Thursday, June 10, 2010

Towards a Reuse Reference Collection

The idea of software reuse has been around for more than four decades and the technology for searching and retrieving reusable software artefacts has certainly grown out of its infancy (cf. e.g. CodeConjurer). After about 30 years of basic research in which scientists often struggled to get their hands on meaningful numbers of reusable artifacts to evaluate their prototypes, the "open source revolution" has made software reuse a serious practical possibility. Millions of reusable files have become freely available and more sophisticated retrieval tools have emerged providing better ways of searching among them.

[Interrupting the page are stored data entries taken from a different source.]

--- src/rtl/rv32_decode_stage.sv ---
// RV32I decode stage: splits fetched instructions into registered field beats.
// An output register plus a skid register keep in_ready a pure flop output.

package rv32;

  typedef logic [31:0] rv32_inst_t;

  localparam logic [6:0] OPC_LUI    = 7'b0110111;
  localparam logic [6:0] OPC_AUIPC  = 7'b0010111;
  localparam logic [6:0] OPC_JAL    = 7'b1101111;
  localparam logic [6:0] OPC_JALR   = 7'b1100111;
  localparam logic [6:0] OPC_BRANCH = 7'b1100011;
  localparam logic [6:0] OPC_LOAD   = 7'b0000011;
  localparam logic [6:0] OPC_STORE  = 7'b0100011;
  localparam logic [6:0] OPC_OPIMM  = 7'b0010011;
  localparam logic [6:0] OPC_OP     = 7'b0110011;
  localparam logic [6:0] OPC_MISC   = 7'b0001111;
  localparam logic [6:0] OPC_SYSTEM = 7'b1110011;

  typedef struct packed {
    rv32_inst_t  inst;
    logic [6:0]  opcode;
    logic [4:0]  rd;
    logic [4:0]  rs1;
    logic [4:0]  rs2;
    logic [2:0]  funct3;
    logic [6:0]  funct7;
    logic [11:0] funct12;
    logic [31:0] imm;
    logic        decode_error;
  } rv32_fields_t;

endpackage

module rv32_decode_stage #(
  parameter int unsigned PC_WIDTH     = 32,
  parameter bit          STRICT_FUNCT = 1'b1
) (
  input  logic                 clk,
  input  logic                 rst_n,
  input  logic                 flush,
  input  logic                 in_valid,
  output logic                 in_ready,
  input  logic [PC_WIDTH-1:0]  in_pc,
  input  rv32::rv32_inst_t     in_inst,
  output logic                 out_valid,
  input  logic                 out_ready,
  output logic [PC_WIDTH-1:0]  out_pc,
  output rv32::rv32_fields_t   out_fields
);

  import rv32::*;

  function automatic rv32_fields_t decode_inst(input rv32_inst_t inst);
    rv32_fields_t f;
    logic         known;
    logic         funct_bad;
    logic         zero_rd;
    logic         zero_rs1;
    logic         keep_rs2;
    logic [31:0]  imm;
    f           = '0;
    f.inst      = inst;
    f.opcode    = inst[6:0];
    f.funct3    = inst[14:12];
    f.funct7    = inst[31:25];
    f.funct12   = inst[31:20];
    known       = 1'b1;
    funct_bad   = 1'b0;
    zero_rd     = 1'b0;
    zero_rs1    = 1'b0;
    keep_rs2    = 1'b0;
    imm         = 32'd0;
    case (inst[6:0])
      OPC_LUI, OPC_AUIPC: begin
        imm      = {inst[31:12], 12'd0};
        zero_rs1 = 1'b1;
      end
      OPC_JAL: begin
        imm      = {{11{inst[31]}}, inst[31], inst[19:12], inst[20], inst[30:21], 1'b0};
        zero_rs1 = 1'b1;
      end
      OPC_JALR: begin
        imm       = {{20{inst[31]}}, inst[31:20]};
        funct_bad = (inst[14:12] != 3'd0);
      end
      OPC_BRANCH: begin
        imm       = {{19{inst[31]}}, inst[31], inst[7], inst[30:25], inst[11:8], 1'b0};
        zero_rd   = 1'b1;
        keep_rs2  = 1'b1;
        funct_bad = (inst[14:12] == 3'd2) || (inst[14:12] == 3'd3);
      end
      OPC_LOAD: begin
        imm       = {{20{inst[31]}}, inst[31:20]};
        funct_bad = (inst[14:12] == 3'd3) || (inst[14:12] == 3'd6) || (inst[14:12] == 3'd7);
      end
      OPC_STORE: begin
        imm       = {{20{inst[31]}}, inst[31:25], inst[11:7]};
        zero_rd   = 1'b1;
        keep_rs2  = 1'b1;
        funct_bad = (inst[14:12] > 3'd2);
      end
      OPC_OPIMM, OPC_SYSTEM: begin
        imm = {{20{inst[31]}}, inst[31:20]};
      end
      OPC_OP: begin
        keep_rs2 = 1'b1;
      end
      OPC_MISC: begin
        imm = 32'd0;
      end
      default: begin
        known = 1'b0;
      end
    endcase
    f.decode_error = (inst[1:0] != 2'b11) || !known || (STRICT_FUNCT && funct_bad);
    // A bad encoding keeps its raw register fields so a trap handler can see them.
    if (f.decode_error) begin
      f.imm = 32'd0;
      f.rd  = inst[11:7];
      f.rs1 = inst[19:15];
      f.rs2 = inst[24:20];
    end else begin
      f.imm = imm;
      f.rd  = zero_rd  ? 5'd0 : inst[11:7];
      f.rs1 = zero_rs1 ? 5'd0 : inst[19:15];
      f.rs2 = keep_rs2 ? inst[24:20] : 5'd0;
    end
    return f;
  endfunction

  logic                or_valid_q, or_valid_d;
  logic [PC_WIDTH-1:0] or_pc_q, or_pc_d;
  rv32_fields_t        or_fields_q, or_fields_d;
  logic                sk_valid_q, sk_valid_d;
  logic [PC_WIDTH-1:0] sk_pc_q, sk_pc_d;
  rv32_fields_t        sk_fields_q, sk_fields_d;
  logic                in_ready_q, in_ready_d;
  rv32_fields_t        in_dec;
  logic                in_fire;

  assign in_dec  = decode_inst(in_inst);
  assign in_fire = in_valid && in_ready_q;

  // Next-state for the output and skid registers; flush overrides everything.
  always_comb begin
    or_valid_d  = or_valid_q;
    or_pc_d     = or_pc_q;
    or_fields_d = or_fields_q;
    sk_valid_d  = sk_valid_q;
    sk_pc_d     = sk_pc_q;
    sk_fields_d = sk_fields_q;
    if (flush) begin
      or_valid_d = 1'b0;
      sk_valid_d = 1'b0;
    end else if (!or_valid_q || out_ready) begin
      if (sk_valid_q) begin
        or_valid_d  = 1'b1;
        or_pc_d     = sk_pc_q;
        or_fields_d = sk_fields_q;
        sk_valid_d  = 1'b0;
      end else if (in_fire) begin
        or_valid_d  = 1'b1;
        or_pc_d     = in_pc;
        or_fields_d = in_dec;
      end else begin
        or_valid_d  = 1'b0;
      end
    end else if (in_fire) begin
      sk_valid_d  = 1'b1;
      sk_pc_d     = in_pc;
      sk_fields_d = in_dec;
    end else begin
      sk_valid_d  = sk_valid_q;
    end
    in_ready_d = !sk_valid_d;
  end

  // State registers; in_ready stays low until the first edge after reset.
  always_ff @(posedge clk or negedge rst_n) begin
    if (!rst_n) begin
      or_valid_q  <= 1'b0;
      or_pc_q     <= '0;
      or_fields_q <= '0;
      sk_valid_q  <= 1'b0;
      sk_pc_q     <= '0;
      sk_fields_q <= '0;
      in_ready_q  <= 1'b0;
    end else begin
      or_valid_q  <= or_valid_d;
      or_pc_q     <= or_pc_d;
      or_fields_q <= or_fields_d;
      sk_valid_q  <= sk_valid_d;
      sk_pc_q     <= sk_pc_d;
      sk_fields_q <= sk_fields_d;
      in_ready_q  <= in_ready_d;
    end
  end

  assign in_ready   = in_ready_q;
  assign out_valid  = or_valid_q;
  assign out_pc     = or_pc_q;
  assign out_fields = or_fields_q;

endmodule

--- config.mk ---
export PLATFORM = sky130hd
export DESIGN_NAME = rv32_decode_stage
export DESIGN_NICKNAME = d
export VERILOG_FILES = /design/src/rtl/rv32_decode_stage.sv
export SDC_FILE = /design/constraint.sdc
export NUM_CORES = 1
export LEC_CHECK = 0
export ABC_AREA = 1
export CAP_MARGIN = 40
export CORE_ASPECT_RATIO = 0.9
export CORE_MARGIN = 1
export CORE_UTILIZATION = 45
export CTS_CLUSTER_SIZE = 16
export DETAILED_ROUTE_END_ITERATION = 16
export DONT_BUFFER_PORTS = 1
export PLACE_DENSITY = 0.59
export SETUP_SLACK_MARGIN = 0.5
export SLEW_MARGIN = 20
export SYNTH_ARGS = -nofsm -noshare
export SYNTH_HDL_FRONTEND = slang
export SYNTH_SLANG_ARGS = --single-unit
--- constraint.sdc ---
create_clock -name clk -period 2.5 [get_ports clk]
set_clock_uncertainty 0.05 [all_clocks]
set_input_delay 0.25 -clock clk [delete_from_list [all_inputs] [get_ports clk]]
set_output_delay 0.25 -clock clk [all_outputs]
set_load 0.02 [all_outputs]
==> qor.txt <==
Post-DR wirelength/cell: 16.1 um
CTS Buf Count: 25
Slowest CP cell: dfrtp_1
Avg Cell Area, Syn: 7.92 um2
Leak: 0.00629 uW
Largest area contributor in the netlist: dfrtp_1
Max Cap Violations: 0
Most common cell after layout, fill and taps aside: nand2_1
DRC errors left: 0
Worst path max stage delay: 0.46 ns
Arr. time, crit path: 2.29 ns
Die ar.: 0.0237 mm2
GRT overflow: 0
Setup-failing EPs final: 0
H-tree depth: 1
Ant diodes: 0
Required @ worst endpoint: 2.91 ns
Initial drt markers: 665
Fin nets: 1,388
Most common cell type on the critical path: nand2_1
Fmax: 532 MHz
Met3 usage: 0.0520
Total power per unit cell area: 817 mW/mm2
RSZ-0062 raised after global routing: true
Layout area overhead: 14.6%
Fin crit share: 0.752
Gpl congestion: 0.868
Sequential area share after synthesis: 0.546
Clock Sink Count: 227
Most used routing layer: met2
Total power draw: 9750 uW
Peak fanout along the critical path: 77
Syn Nets: 1,383
Vias in the first global route: 7,909
PortBufs: 0
Crit path depth: 7
First-pass GRT wire length: 43.0 mm
Minimum clock period: 1.88 ns
DRT Pass-1 Iters: 5
Slew margin rel.: 0.529
Vias after detailed routing: 8,298
Fin Setup TNS: 0 ns
R2R Setup Slk: 0.62 ns
Met2 Track Usage GR: 0.344
Syn. warnings: 0
Worst hold path type: in2async
Final hold violations: 227
Synth Register Bits: 227
CTS hold repair buffers: 66
CP Cell Sequence: nand2_1, nand2_1, nand3_4, buf_12, a21oi_1, o21ai_0, nand2_1
Largest net degree at the start of global routing: 228
Die Y: 146 um
WS Path Type: reg2reg
Reg-to-reg startpoint: in_ready
Initial core utilization: 0.461
CTS tree: yes
Cells after Synth: 1,314
Clock root cell: clkbuf_16
Core Box Area: 0.0226 mm2
Outcome: complete, but fails checks
Antenna-violating nets left: 0
Final WL: 26.3 mm
Worst-case reg-to-reg path depth: 7
Peak supply drop: 595 uV
Synthesized area: 0.0104 mm2
Post-synth top area share: 0.546
Share of layout cells above drive strength 1: 0.0696
GR Util met1: 0.330
HPWL Detailed: 16.1 mm
Failing checks: negative hold slack
Count of pins over their slew limit: 0
Clock buffer depth: 3
Worst-Margin Slew: 0.706 ns
Synth unique cells: 24
Worst-path clk slew: 0.06 ns
Initial antenna violation count: 0
Worst R2R End: out_fields[0]
Total GRT Usage: 0.227
Critical path capture point type: flop
Synth top area cells: dfrtp_1, nand2_1, o21ai_0
Top delay family on crit path: simple AND/OR/NAND/NOR gates
Hold WS: -0.626 ns
Most frequent cells in the layout: nand2_1, dfrtp_1, o21ai_0
Critical path buffer and inverter count: 1
Worst-Skew Late Latency: 0.52 ns
Die width: 162 um
Number of cell rows: 52
Crit start category: flop
Via-to-Cell Ratio: 5.08
# IOs: 212
## sequential cells by signal (all words and copies together), names as in the netlist
register and flops:
sk_fields_q 80, sk_pc_q 32, in_ready 1, out_valid 1, sk_valid_q 1, out_pc 32, out_fields 80
## stage by stage
step | cells | hold slack (ns) | cell area [um2] | setup slack (ns) | utilization
6_report | 1634 | -0.626 | 11900 | 0.619 | 0.528
5_1_grt | 1634 | -0.653 | 11900 | 0.452 | 0.528
4_1_cts | 1634 | -0.646 | 11900 | 0.536 | 0.527
3_5_place_dp | 1523 | -0.0888 | 10400 | 0.585 | 0.462
3_3_place_gp | 1523 | -0.0880 | 10400 | 0.616 | 0.462
2_1_floorplan | 1314 | -0.0956 | 10400 | 0.793 | -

However, while the development of such systems has made considerable progress, their evaluation is still largely driven by proprietary approaches which are all too often neither comprehensive nor really comparable to one another. Consequently, it is also hard if not impossible to assess whether existing tools are really beneficial in a practical context.

Driven by these shortcomings, I submitted a paper ("Facilitating the Comparison of Software Retrieval Systems through a Reference Reuse Collection") to the SUITE workshop at ICSE in Cape Town where we discussed this challenge and agreed to start the creation of a reference reuse collection. Meanwhile the Universities of Irvine and Mannheim have started a first initiative and shared reusable material from their Sourcerer and merobase repositories (which comprise far more than 50,000 open source projects) with the scientific community.

Clearly, we appretiate if other researchers would join this initiative and share their data in order to have a broad basis for future comparisons of reuse tools. The next steps required for this undertaking are briefly outlined in the paper mentioned above, but as always: the devil is in the details and hence there are plenty of oportunities to contribute to this project.